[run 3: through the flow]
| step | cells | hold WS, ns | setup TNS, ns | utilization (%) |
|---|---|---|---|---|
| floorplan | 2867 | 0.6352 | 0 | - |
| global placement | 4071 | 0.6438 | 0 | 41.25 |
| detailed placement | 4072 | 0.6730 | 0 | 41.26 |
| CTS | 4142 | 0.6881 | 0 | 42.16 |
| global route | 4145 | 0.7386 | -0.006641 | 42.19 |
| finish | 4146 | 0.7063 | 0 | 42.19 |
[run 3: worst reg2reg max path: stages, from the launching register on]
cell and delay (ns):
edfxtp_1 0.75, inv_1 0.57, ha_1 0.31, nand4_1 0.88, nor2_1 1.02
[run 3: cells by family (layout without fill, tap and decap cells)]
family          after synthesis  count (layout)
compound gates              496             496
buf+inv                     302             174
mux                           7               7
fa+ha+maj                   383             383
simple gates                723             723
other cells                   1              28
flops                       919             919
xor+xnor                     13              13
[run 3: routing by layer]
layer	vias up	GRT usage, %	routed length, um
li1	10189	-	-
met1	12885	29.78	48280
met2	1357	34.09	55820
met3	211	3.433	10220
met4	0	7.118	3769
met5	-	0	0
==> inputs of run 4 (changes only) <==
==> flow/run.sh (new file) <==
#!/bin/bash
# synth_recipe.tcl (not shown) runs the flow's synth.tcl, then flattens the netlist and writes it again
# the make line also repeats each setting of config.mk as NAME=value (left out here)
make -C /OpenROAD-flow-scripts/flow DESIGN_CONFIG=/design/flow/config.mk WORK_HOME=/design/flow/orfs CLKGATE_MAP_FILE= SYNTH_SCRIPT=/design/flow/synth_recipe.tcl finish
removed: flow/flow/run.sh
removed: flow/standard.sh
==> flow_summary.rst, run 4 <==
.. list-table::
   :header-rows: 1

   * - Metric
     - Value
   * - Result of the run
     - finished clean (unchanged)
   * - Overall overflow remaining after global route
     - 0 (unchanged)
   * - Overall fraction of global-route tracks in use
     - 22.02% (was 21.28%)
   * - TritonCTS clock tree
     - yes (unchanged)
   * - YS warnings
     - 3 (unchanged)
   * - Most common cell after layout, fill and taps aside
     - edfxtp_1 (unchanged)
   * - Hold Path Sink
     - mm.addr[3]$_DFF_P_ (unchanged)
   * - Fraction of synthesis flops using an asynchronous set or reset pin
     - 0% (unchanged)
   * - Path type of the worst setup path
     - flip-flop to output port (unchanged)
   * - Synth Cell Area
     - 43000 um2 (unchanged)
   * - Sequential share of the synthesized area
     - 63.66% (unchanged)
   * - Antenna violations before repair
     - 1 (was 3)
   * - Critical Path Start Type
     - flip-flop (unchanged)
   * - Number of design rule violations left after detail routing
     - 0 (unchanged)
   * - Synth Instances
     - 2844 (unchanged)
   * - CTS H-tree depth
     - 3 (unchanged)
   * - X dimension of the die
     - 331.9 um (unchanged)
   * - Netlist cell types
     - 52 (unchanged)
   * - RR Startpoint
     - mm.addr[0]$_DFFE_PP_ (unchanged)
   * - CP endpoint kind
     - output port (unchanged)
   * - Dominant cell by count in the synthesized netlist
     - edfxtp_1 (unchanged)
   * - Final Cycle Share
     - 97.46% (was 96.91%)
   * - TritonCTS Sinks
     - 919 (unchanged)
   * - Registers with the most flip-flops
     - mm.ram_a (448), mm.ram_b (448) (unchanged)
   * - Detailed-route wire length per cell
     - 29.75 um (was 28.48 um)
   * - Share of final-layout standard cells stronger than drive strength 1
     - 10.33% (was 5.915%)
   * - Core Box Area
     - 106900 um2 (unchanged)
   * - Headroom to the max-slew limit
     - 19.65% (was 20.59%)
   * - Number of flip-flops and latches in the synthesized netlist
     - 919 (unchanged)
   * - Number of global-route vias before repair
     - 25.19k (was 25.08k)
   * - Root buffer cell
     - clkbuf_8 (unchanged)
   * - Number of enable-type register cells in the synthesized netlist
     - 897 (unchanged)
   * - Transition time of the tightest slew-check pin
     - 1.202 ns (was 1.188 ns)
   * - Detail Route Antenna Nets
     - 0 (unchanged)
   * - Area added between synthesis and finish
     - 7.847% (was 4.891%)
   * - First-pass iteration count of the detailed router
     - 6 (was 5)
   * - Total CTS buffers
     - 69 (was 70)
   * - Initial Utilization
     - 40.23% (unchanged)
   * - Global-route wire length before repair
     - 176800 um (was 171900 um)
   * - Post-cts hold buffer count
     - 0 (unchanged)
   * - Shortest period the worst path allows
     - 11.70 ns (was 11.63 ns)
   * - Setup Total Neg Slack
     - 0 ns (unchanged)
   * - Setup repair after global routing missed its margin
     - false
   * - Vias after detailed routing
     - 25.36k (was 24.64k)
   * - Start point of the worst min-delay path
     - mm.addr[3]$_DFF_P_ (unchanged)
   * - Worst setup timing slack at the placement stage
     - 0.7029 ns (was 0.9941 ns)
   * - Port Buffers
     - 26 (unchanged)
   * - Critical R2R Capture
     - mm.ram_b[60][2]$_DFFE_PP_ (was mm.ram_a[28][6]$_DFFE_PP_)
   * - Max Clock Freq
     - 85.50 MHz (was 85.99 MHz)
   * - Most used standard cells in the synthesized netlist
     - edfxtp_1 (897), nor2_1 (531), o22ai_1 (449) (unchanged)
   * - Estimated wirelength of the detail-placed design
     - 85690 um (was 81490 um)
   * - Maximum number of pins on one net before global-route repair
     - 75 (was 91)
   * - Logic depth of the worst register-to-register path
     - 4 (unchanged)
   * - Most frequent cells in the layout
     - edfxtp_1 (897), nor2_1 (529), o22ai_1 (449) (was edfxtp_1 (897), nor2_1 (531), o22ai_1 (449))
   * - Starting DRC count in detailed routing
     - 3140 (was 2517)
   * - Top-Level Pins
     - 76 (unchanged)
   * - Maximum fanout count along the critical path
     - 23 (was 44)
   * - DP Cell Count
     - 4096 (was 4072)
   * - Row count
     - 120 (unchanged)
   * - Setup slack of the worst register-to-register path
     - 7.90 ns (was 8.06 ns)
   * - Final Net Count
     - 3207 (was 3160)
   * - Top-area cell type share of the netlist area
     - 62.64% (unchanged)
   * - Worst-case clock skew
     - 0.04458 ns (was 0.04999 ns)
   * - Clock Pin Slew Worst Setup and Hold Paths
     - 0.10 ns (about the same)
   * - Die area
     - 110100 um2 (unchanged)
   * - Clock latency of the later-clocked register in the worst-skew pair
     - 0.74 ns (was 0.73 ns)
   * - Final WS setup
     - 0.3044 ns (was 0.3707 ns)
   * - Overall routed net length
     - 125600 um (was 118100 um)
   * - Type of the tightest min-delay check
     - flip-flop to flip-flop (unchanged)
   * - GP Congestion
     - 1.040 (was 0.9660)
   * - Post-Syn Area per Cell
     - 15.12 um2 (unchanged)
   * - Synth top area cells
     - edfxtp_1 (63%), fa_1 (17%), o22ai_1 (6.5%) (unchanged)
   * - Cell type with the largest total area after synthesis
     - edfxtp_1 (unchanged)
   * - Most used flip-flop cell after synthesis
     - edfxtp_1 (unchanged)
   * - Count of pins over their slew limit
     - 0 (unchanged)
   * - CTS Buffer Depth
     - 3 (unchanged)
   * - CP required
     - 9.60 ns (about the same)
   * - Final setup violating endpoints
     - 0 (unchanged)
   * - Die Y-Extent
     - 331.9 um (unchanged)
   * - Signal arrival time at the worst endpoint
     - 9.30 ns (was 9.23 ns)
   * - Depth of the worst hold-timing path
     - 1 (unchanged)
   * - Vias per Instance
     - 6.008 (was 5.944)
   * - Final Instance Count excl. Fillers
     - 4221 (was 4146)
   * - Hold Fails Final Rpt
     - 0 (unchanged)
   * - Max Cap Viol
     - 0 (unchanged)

◆ ◆ ◆ ◆ ◆

Search the entries for the word "skew", then list each line that holds it.

   * - Worst-case clock skew
   * - Clock latency of the later-clocked register in the worst-skew pair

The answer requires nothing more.